Your individual credit report is one of the most important gauges of your financial health. It is a summary of your financial reliability, telling lenders about your history of paying bills and is used by them to decide whether to loan you money and how much to loan.

A new law makes it easier than ever to access your credit report and to change any errors it might contain, a major step toward establishing and maintaining your good credit and preventing identity theft. The Fair and Accurate Credit Transactions Act (FACT Act) assures you free access to your credit report annually from each of the three credit reporting agencies: Equifax, Experian and TransUnion.

To obtain your free credit reports contact:

Annual Credit Report Request Service
P.O. Box 105281
Atlanta, GA 30348-5281
Phone: 877-322-8228

Security Checklist

To help ensure that your Grand Bank online banking is secure, the following are some ways we are working to protect your private information and steps you can take to protect your privacy.

E-mail is unsecured.
Do not send confidential information such as account numbers or social security numbers through e-mail.

A firewall is an electronic buffer that stands between the Internet and the Grand Bank server where access to Grand Bank online banking is managed. The firewall allows only authorized users to have access. The Grand Bank computer where Grand Bank online banking is hosted is not directly connected to the Internet.

Individual ID & PIN Information
You must enter a series of unique User ID and PIN number information to access your Grand Bank account. If your information is entered incorrectly three consecutive times you will automatically be "locked out" of our system. Please select a PIN that you can remember, (without writing it down) but that does not use information that can be easily guessed by someone such as birthdays, children’s or pet’s names, etc. Do not reveal your User ID and PIN to anyone. We also recommend that you change your PIN frequently (Grand Bank requires change every 90 days and will never solicit your PIN from you).

Automatic Log-off
Please log-off completely from Grand Bank Online when you have finished your online banking and never leave your computer unattended while you are logged into your Grand Bank Online Account. If you are logged into your Online Account but do not perform any activity for 10 minutes, you will be logged off automatically.

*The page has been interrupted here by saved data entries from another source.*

===== src/rtl/minterm_scanner.sv =====
// Sequential truth-table reader: steps probe through all 2^N_VARS indices and
// streams every index where func_in is 1 out on a valid/ready port.
module minterm_scanner #(
  parameter int N_VARS = 11
) (
  input  logic              clk,
  input  logic              reset,
  input  logic              start,
  output logic [N_VARS-1:0] probe,
  input  logic              func_in,
  output logic              m_valid,
  input  logic              m_ready,
  output logic [N_VARS-1:0] m_index,
  output logic              busy,
  output logic              done,
  output logic [N_VARS:0]   count
);

  typedef enum logic [1:0] {
    IDLE,
    SCAN,
    EMIT,
    FINISH
  } state_t;

  localparam logic [N_VARS-1:0] MAX_INDEX = '1;

  state_t state;
  logic   at_max;

  assign at_max = (probe == MAX_INDEX);

  // busy/done are registered alongside the state so no input reaches an output.
  always_ff @(posedge clk) begin
    if (reset) begin
      state   <= IDLE;
      probe   <= '0;
      m_valid <= 1'b0;
      m_index <= '0;
      busy    <= 1'b0;
      done    <= 1'b0;
      count   <= '0;
    end else begin
      case (state)
        IDLE: begin
          done <= 1'b0;
          if (start) begin
            state <= SCAN;
            busy  <= 1'b1;
            probe <= '0;
            count <= '0;
          end
        end
        SCAN: begin
          if (func_in) begin
            m_index <= probe;
            m_valid <= 1'b1;
            count   <= count + 1'b1;
            state   <= EMIT;
          end else if (at_max) begin
            state <= FINISH;
            busy  <= 1'b0;
            done  <= 1'b1;
          end else begin
            probe <= probe + 1'b1;
          end
        end
        EMIT: begin
          if (m_ready) begin
            m_valid <= 1'b0;
            if (at_max) begin
              state <= FINISH;
              busy  <= 1'b0;
              done  <= 1'b1;
            end else begin
              probe <= probe + 1'b1;
              state <= SCAN;
            end
          end
        end
        FINISH: begin
          done  <= 1'b0;
          state <= IDLE;
        end
        default: state <= IDLE;
      endcase
    end
  end

endmodule

===== config.mk =====
export PLATFORM = sky130hd
export DESIGN_NAME = minterm_scanner
export DESIGN_NICKNAME = d
export VERILOG_FILES = /design/src/rtl/minterm_scanner.sv
export SDC_FILE = /design/constraint.sdc
export NUM_CORES = 1
export LEC_CHECK = 0
export CAP_MARGIN = 20
export CORE_ASPECT_RATIO = 0.6
export CORE_MARGIN = 1
export CORE_UTILIZATION = 30
export DETAILED_ROUTE_END_ITERATION = 10
export PLACE_DENSITY = 0.53
export SLEW_MARGIN = 20
export SYNTH_ARGS = -nofsm -noshare
export SYNTH_HDL_FRONTEND = slang
export SYNTH_SLANG_ARGS = --single-unit

===== constraint.sdc =====
create_clock -name clk -period 3 [get_ports clk]
set_input_delay 0.45 -clock clk [delete_from_list [all_inputs] [get_ports clk]]
set_output_delay 0.45 -clock clk [all_outputs]
set_load 0.03 [all_outputs]

==> Yosys cells after proc, flatten, opt, wreduce, memory -nomap -nowiden <==
Cells that the tools add are included.
{ "word_totals": {"register_bits": 39, "output_inout_bits": 37, "in_bits": 5, "elab_cells": 55} }
{ "classes": {"n_reduce_logical": 11, "muxes": 26, "n_addsub": 2, "n_eq_ne": 9} }
{ "ops": {"columns": ["operator", "n"], "rows": [
  ["$mux 11", 4],
  ["$pmux 11 s3", 1],
  ["$mux 12", 2],
  ["$pmux 12 s2", 1],
  ["$add 12x1->12 const B", 1],
  ["$add 11x1->11 const B", 1],
  ["$eq 11x11->1 const B", 1],
  ["$mux 2", 5],
  ["$mux 1", 9],
  ["$reduce_and 3->1", 3],
  ["$ne 2x2->1 const B", 4],
  ["$pmux 2 s4", 1],
  ["$pmux 1 s3", 2],
  ["$eq 2x2->1 const B", 2],
  ["$reduce_and 2->1", 2],
  ["$reduce_and 4->1", 1],
  ["$reduce_bool 2->1", 2],
  ["$ne 3x3->1 const B", 1],
  ["$reduce_bool 3->1", 1],
  ["$eq 2x1->1 const B", 1],
  ["$logic_not 2->1", 1],
  ["$pmux 1 s2", 1],
  ["$reduce_or 2->1", 1]
]} }

==> Depth between registers and ports, before layout <==
{ "logic_depth": {"ltp_word": 4, "ltp_mapped": 8, "ltp_nobuf": 6} }

==> Worst setup path before layout <==
OpenSTA, ideal clock, no wires.
{ "synth_timing": {"path_type": "flip-flop to flip-flop", "from": "register state[1]", "to": "register probe[4]", "n_path_buf": 1, "arrival_ns": 2.171, "period_less_slack_ns": 2.245, "setup_slack_ns": 0.755, "path_stages_with_launch": 8, "setup_ns": 0.074, "required_ns": 2.926, "path_cell_list": "dfxtp_1 > inv_1 > ha_1 > and2_4 > or4_1 > clkbuf_2 > or4_1 > a31oi_1"} }
{ "synth_between": {"elab_chain_len": 3, "word_cells_on_any_way": 9, "classes_between": "eq/ne (5); mux (1); reduce/logical (3)"} }
{ "synth_rtl": {"columns": ["element", "line", "rtl"], "rows": [
  ["start, declared", "28", "state_t state;"],
  ["start signal, assigned", "36", "state <= IDLE;"],
  ["start signal, assigned", "48", "state <= SCAN;"],
  ["start signal, assigned", "59", "state <= EMIT;"],
  ["$eq 2x2->1, or another cell as far along", "44", "case (state)"],
  ["$ne 2x2->1 (no source line) or $reduce_bool 3->1 (tied branches)", null, null],
  ["$reduce_and 4->1 (no source line)", null, null],
  ["end signal, assigned", "65", "probe <= probe + 1'b1;"],
  ["end signal, assigned", "76", "probe <= probe + 1'b1;"],
  ["end, declared", "9", "output logic [N_VARS-1:0] probe,"]
]} }
Parallel ways exist; a longest one is shown, timed or not.
A chain may end at the register's enable or synchronous reset.

==> Final worst setup path <==
Same ends and word-level chain as after synthesis.

==> out/metrics.csv <==
metric,value,unit
number of global-route vias before repair,1743,
WS Path Type,flip-flop to flip-flop,
syn nets,255,
Critical Path Source,state[1],
Post-CTS Setup Bufs,0,
fmax,387,MHz
PortBufs,41,
post-route clock period utilization,0.862,
die area,6820,um2
"Reg clk slew, reported paths",0.08,ns
post-route ant nets,0,
initial cell density of the core,0.314,
HP Class,flip-flop to flip-flop,
Worst Hold Launch,m_index[6],
Setup-failing EPs final,0,
vias,1918,
crit-path most repeated cell,or4_1,
count of state elements after synthesis,39,
clk_lat worst skew,0.29,ns
Gate power share,0.365,
Clock Power Share,0.258,
initial antenna violation count,0,
synthesized cell area,1940,um2
Slew headroom,0.461,
vias per inst,5.16,
DRT iter0 DRCs,110,
"top cells by area, synth","dfxtp_1 (40%), nand2_1 (7.1%), a21oi_1 (6.4%)",
Max Slew Vio Count,0,
Worst Path Arrival,2.81,ns
DR WL/cell,14.3,um
Setup Skew,0.00961,ns
"most common cell after layout, fill and taps aside",clkdlybuf4s50_1,
largest net degree at the start of global routing,29,
crit path time final,2.59,ns
PD cells,611,nW/um2
RSZ-0062 raised after global routing,false,
Top Ports,42,
Sw Ratio,0.394,
r2r endpoint,probe[4],
H-tree depth,2,
number of synthesized flops with an enable pin,0,
grt ovf,0,
CTS Hold Bufs,0,
worst r2r src,state[1],
root buf cell,clkbuf_8,
largest area contributor in the netlist,dfxtp_1,
share of layout cells above drive strength 1,0.0625,
post-synth top area share,0.402,
LEAKAGE,0.815,nW
routability cong.,0.769,
power share of the sequential group,0.377,
worst hold slack,0.457,ns
Die Wd,106,um
"Req. time, crit path",3.22,ns
final hold vios,0,
WHS Endpoint,m_index[6],
crit-path cells,inv_1 -> ha_1 -> and2_4 -> or4_1 -> or4_1 -> a31oi_1,
Die H,64.4,um
Setup TNS,0,ns
cts repair resizes,0,
R2R depth,6,
max cap viols,0,
critical path startpoint category,flip-flop,
synth-to-layout area growth,32.0,%
Max IR drop VDD,0.358,mV
Crit-path slowest cell,or4_1,
status,"complete, no violations",
# clock sinks,39,
Hold Path Depth,2,
cell internal pwr,0.950,mW
Post-Syn Area per Cell,7.97,um2
CTS buffer count,5,
FP Rows,22,
unique cell type count in the Yosys netlist,44,
CTS tree,yes,
final WL,5310,um
Worst R2R Setup Slack,0.41,ns
CP max stage delay,0.68,ns
actual slew at the worst max-slew pin,0.801,ns
gr usage total,0.169,
worst-path fanout max,14,
"commonest cells after routing, fill and taps aside","clkdlybuf4s50_1 (41), dfxtp_1 (39), nand2_1 (37), a21oi_1 (25), o21ai_0 (15)",
Switching Power,0.618,mW
fin nets,298,
ys flop type,dfxtp_1,
first-pass GRT wire length,8910,um
crit end category,flip-flop,
Post-synth ARST share,0,
post-synthesis sequential area ratio,0.402,
ant diodes,0,
DR pass1 iterations,4,
Mapped Cells,244,
residual DRC count,0,
YS warnings,0,
core area,6190,um2
HPWL after DPL,3720,um
Max Root-Sink Buffers,2,
==> power groups by stage <==
stage	sequential, mW	combinational (mW)	clock (mW)
finish	0.591	0.573	0.404
global route	0.599	0.640	0.443
CTS	0.591	0.565	0.417
detailed placement	0.602	0.561	0
global placement	0.605	0.562	0
floorplan	0.636	0.345	0
==> how the worst max path moves through the flow <==
stage | to | slack (ns) | cells past startpoint
finish | probe[4] | 0.41 | 6
global route | probe[4] | 0.28 | 6
CTS | probe[4] | 0.42 | 6
detailed placement | probe[4] | 0.28 | 5
global placement | probe[4] | 0.33 | 5
floorplan | probe[4] | 0.75 | 7
==> per-layer routing <==
layer | global-route usage | share of wire | up-vias
li1 | - | - | 989
met1 | 0.269 | 0.55 | 873
met2 | 0.214 | 0.37 | 51
met3 | 0.0439 | 0.073 | 5
met4 | 0.0417 | 0.0077 | 0
met5 | 0 | 0 | -
==> final cells by class <==
class | instances | area (um2)
multi-input cells | 186 | 1090
clock inverters | 1 | 7.51
flip-flops and latches | 39 | 781
fillers | 648 | 3630
inverters | 8 | 30.0
well taps | 84 | 105
repair buffers | 47 | 455
clock buffers | 7 | 96.3
==> Yosys cell counts, drive strengths merged, types with 2 or more instances <==
cell and count:
nand3 9, nor4 3, a31oi 5, inv 8, nand4 10, o31ai 5
nor2b 7, o2111ai 2, a21oi 25, nand2 37, and2 3, dfxtp 39
nor2 11, and3 2, o211ai 7, nand2b 3, nor3 4, or4 7
o22ai 2, ha 6, o21ai 16, or3 4, clkbuf 11
==> kinds of logic (layout without fill, tap and decap cells) <==
group | count (synthesis) | after routing | share of synthesized area
AOI/OAI and AO/OA | 74 | 74 | 0.239
muxes | 1 | 1 | 0.00579
xor gates and xnor gates | 2 | 2 | 0.00901
DFF | 39 | 39 | 0.402
and+or+nand+nor | 103 | 103 | 0.269
adders and majority gates | 6 | 6 | 0.0386
buffers and inverters | 19 | 63 | 0.0373
==> critical path: cells and delay by family (launching register included) <==
| family | cells | cell delay (ns) |
|---|---|---|
| flops | 1 | 0.47 |
| compound gates | 1 | 0.19 |
| fa+ha+maj | 1 | 0.28 |
| simple gates | 3 | 1.48 |
| buf+inv | 1 | 0.10 |
==> per-stage QoR <==
stage	power, mW	utilization	cells	worst slack [ns]	cell area, um2
detailed placement	1.16	0.398	364	0.283	2460
global route	1.68	0.414	372	0.283	2570
CTS	1.57	0.414	372	0.423	2570
floorplan	0.981	-	244	0.755	1940
finish	1.57	0.414	372	0.414	2570
global placement	1.17	0.398	364	0.331	2460
==> registers in the layout (all words and copies together) (netlist names) <==
signal / flops
busy: 1
count: 12
done: 1
m_index: 11
m_valid: 1
probe: 11
state: 2
No activity file was read; power rests on OpenSTA's default activity.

The Unlawful Internet Gambling Enforcement Act

The Unlawful Internet Gambling Enforcement Act of 2006 prohibits Grand Bank from processing restricted transactions through your business account. Grand Bank has elected not to offer accounts to organizations that offer or sponsor Internet gambling, and per the account deposit agreement you agree not to use your debit card(s) or make other electronic funds transfers for unlawful Internet gambling or other illegal purposes. Commercial accounts receiving or processing Internet gambling transactions are subject to closure.

Lost/Stolen Debit Card

In the event that your debit card is lost or stolen, please contact the bank immediately at (972) 735-1000 during normal business hours, or at 1-800-554-8969 for after hours assistance.

Fraud Alerts

Home Depot issued a statement announcing their payment data systems have been breached.  This breach could impact anyone that used their payment card (debit or credit card) at any U.S. or Canadian Home depot store from April 2014 through September 2, 2014. Contact Grand Bank immediately if you think any of your financial data has been compromised. The sooner you alert proper authorities about suspicious activity, the sooner it can be resolved.